* [TO DO]: One part of the entries below is wanted: the lines from the one containing "standard.sh (not shown)" through the one containing "#!/bin/bash". Write those out exactly and nothing else.
########
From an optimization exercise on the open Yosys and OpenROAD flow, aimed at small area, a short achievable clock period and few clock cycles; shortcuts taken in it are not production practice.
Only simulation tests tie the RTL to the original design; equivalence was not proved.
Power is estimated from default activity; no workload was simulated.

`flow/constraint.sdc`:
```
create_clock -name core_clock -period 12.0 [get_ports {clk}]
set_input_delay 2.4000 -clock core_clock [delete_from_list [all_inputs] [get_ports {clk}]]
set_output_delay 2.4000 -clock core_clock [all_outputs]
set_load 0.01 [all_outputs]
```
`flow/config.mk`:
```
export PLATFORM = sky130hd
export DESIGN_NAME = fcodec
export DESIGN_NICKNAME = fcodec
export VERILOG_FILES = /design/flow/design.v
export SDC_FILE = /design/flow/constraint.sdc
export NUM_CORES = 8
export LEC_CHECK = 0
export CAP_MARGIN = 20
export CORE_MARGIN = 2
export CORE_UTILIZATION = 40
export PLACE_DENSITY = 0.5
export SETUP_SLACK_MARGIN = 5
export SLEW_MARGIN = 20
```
########
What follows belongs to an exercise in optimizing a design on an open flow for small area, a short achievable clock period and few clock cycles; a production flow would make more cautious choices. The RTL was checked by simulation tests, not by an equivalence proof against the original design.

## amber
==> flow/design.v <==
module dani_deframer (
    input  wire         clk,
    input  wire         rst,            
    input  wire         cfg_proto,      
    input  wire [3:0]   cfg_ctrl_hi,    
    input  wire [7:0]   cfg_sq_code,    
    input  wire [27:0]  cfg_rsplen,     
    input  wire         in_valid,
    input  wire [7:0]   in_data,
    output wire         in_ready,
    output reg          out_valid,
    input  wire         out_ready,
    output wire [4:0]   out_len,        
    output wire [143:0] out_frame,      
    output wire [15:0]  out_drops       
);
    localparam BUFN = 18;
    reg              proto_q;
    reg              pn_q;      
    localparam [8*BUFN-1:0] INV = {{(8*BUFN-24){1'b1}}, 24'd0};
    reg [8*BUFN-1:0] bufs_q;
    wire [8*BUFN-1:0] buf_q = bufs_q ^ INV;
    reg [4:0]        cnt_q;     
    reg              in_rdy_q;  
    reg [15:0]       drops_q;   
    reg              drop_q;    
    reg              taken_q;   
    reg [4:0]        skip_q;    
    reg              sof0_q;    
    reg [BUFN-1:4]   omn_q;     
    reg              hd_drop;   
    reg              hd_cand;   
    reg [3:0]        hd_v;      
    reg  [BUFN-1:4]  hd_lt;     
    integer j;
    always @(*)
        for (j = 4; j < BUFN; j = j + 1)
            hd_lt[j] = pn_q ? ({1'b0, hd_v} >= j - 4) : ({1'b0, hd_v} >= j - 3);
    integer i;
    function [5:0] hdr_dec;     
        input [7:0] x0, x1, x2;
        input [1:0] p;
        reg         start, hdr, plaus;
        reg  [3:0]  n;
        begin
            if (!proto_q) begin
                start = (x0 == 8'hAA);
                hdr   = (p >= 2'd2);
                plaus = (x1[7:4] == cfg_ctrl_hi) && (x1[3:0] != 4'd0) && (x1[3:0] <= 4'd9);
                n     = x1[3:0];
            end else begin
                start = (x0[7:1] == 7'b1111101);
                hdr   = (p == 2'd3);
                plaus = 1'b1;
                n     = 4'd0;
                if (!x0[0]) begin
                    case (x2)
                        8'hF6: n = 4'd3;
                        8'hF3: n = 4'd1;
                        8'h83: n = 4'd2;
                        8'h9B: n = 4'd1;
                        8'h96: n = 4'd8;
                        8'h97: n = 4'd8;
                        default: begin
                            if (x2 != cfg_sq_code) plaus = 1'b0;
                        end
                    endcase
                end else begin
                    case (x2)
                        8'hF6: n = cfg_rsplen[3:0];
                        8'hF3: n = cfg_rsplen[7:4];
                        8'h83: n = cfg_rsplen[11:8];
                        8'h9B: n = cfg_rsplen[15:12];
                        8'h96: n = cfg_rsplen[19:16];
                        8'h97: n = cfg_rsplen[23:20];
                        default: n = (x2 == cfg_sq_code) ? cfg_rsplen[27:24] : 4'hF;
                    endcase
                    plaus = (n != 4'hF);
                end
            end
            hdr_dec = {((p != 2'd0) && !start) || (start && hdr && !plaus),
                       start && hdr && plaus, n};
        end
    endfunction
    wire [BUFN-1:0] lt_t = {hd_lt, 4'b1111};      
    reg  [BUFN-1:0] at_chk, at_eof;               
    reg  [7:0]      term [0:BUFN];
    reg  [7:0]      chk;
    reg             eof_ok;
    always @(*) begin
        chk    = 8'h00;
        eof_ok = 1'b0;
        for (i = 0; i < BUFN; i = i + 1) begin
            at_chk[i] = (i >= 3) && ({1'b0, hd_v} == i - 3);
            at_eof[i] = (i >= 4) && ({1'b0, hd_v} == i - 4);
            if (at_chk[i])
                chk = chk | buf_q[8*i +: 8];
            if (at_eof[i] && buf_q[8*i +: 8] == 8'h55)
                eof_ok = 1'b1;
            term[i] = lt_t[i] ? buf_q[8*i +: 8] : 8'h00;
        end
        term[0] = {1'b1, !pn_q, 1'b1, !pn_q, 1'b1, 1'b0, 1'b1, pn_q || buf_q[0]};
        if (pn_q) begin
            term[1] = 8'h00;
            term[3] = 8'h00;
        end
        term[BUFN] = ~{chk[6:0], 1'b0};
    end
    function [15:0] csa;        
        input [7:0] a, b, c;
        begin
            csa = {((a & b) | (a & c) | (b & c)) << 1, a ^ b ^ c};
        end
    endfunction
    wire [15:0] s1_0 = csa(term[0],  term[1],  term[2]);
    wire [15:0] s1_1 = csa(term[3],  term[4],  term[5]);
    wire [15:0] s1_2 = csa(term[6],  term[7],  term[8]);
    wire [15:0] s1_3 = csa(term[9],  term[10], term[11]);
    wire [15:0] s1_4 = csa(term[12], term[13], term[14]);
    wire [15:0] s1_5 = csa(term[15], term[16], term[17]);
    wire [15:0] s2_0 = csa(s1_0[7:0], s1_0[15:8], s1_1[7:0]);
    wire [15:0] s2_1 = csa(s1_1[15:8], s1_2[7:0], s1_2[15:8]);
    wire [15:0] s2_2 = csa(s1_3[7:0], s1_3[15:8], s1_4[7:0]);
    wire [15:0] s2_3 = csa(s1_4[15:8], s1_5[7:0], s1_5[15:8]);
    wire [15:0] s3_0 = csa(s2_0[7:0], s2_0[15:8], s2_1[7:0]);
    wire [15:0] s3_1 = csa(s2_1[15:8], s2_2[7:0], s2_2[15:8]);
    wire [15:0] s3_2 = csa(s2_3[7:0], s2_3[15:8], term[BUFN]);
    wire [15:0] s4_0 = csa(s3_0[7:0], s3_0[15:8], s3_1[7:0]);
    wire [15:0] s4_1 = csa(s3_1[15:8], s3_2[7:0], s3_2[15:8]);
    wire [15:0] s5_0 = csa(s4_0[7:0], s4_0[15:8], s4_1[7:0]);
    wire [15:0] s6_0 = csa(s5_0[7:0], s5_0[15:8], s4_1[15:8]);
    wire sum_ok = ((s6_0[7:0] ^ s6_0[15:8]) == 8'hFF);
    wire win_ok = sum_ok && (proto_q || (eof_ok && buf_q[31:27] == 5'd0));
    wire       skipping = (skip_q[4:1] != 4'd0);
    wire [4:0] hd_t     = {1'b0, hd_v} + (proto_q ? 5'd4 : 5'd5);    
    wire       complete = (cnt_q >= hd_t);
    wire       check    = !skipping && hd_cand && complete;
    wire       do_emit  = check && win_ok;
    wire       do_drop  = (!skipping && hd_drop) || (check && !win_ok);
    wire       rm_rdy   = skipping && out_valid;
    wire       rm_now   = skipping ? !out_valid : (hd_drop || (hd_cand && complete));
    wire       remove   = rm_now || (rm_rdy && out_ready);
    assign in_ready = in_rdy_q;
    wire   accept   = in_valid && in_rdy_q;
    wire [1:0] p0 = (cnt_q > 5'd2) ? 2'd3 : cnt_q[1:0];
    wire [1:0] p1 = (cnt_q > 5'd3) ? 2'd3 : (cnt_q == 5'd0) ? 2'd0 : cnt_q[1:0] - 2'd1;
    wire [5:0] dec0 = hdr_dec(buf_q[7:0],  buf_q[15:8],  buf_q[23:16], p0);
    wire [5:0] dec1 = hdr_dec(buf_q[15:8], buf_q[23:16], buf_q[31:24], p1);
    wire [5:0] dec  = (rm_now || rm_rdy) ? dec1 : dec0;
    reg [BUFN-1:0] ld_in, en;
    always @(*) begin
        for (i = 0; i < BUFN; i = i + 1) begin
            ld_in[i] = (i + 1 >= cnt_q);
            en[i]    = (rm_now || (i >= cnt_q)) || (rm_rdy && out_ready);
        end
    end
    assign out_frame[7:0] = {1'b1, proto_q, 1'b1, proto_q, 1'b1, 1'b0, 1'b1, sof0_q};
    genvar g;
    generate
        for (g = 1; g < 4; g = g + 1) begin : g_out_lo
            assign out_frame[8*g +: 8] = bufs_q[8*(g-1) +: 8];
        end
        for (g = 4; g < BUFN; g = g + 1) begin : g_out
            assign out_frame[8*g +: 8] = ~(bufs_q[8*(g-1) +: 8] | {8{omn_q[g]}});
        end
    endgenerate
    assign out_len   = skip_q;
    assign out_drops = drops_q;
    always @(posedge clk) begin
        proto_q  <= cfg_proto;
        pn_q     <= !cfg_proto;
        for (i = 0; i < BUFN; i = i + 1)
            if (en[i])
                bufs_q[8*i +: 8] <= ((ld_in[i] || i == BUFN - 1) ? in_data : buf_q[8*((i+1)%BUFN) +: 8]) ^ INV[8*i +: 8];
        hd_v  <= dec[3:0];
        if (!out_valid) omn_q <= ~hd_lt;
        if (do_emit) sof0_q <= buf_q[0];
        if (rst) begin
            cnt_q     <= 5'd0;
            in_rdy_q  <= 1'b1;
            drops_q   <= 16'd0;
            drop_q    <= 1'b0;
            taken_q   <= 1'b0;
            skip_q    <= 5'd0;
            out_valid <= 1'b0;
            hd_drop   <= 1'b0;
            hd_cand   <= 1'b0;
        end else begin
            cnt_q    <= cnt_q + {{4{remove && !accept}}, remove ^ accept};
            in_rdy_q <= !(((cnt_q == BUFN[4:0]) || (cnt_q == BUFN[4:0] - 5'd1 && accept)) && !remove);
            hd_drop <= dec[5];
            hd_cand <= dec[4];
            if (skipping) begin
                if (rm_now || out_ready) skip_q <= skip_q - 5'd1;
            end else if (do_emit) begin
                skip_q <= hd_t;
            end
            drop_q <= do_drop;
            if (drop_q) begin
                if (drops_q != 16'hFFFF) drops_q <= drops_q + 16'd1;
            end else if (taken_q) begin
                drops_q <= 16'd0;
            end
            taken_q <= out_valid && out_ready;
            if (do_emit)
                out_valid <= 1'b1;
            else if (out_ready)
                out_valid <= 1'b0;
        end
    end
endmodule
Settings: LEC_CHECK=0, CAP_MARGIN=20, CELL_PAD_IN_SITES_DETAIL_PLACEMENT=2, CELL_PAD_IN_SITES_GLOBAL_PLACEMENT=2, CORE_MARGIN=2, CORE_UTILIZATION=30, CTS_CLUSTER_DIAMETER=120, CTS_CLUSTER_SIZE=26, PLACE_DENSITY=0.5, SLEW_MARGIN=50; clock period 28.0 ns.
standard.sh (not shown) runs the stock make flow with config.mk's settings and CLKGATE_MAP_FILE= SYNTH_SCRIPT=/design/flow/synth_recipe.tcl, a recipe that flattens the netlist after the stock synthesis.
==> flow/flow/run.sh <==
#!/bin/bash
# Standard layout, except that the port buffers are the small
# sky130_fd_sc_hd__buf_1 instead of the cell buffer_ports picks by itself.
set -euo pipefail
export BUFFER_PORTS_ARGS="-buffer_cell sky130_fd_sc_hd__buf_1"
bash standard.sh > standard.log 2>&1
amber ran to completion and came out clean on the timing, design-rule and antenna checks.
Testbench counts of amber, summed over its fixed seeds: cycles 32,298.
########
* [EXERCISE SOLUTION]:
standard.sh (not shown) runs the stock make flow with config.mk's settings and CLKGATE_MAP_FILE= SYNTH_SCRIPT=/design/flow/synth_recipe.tcl, a recipe that flattens the netlist after the stock synthesis.
==> flow/flow/run.sh <==
#!/bin/bash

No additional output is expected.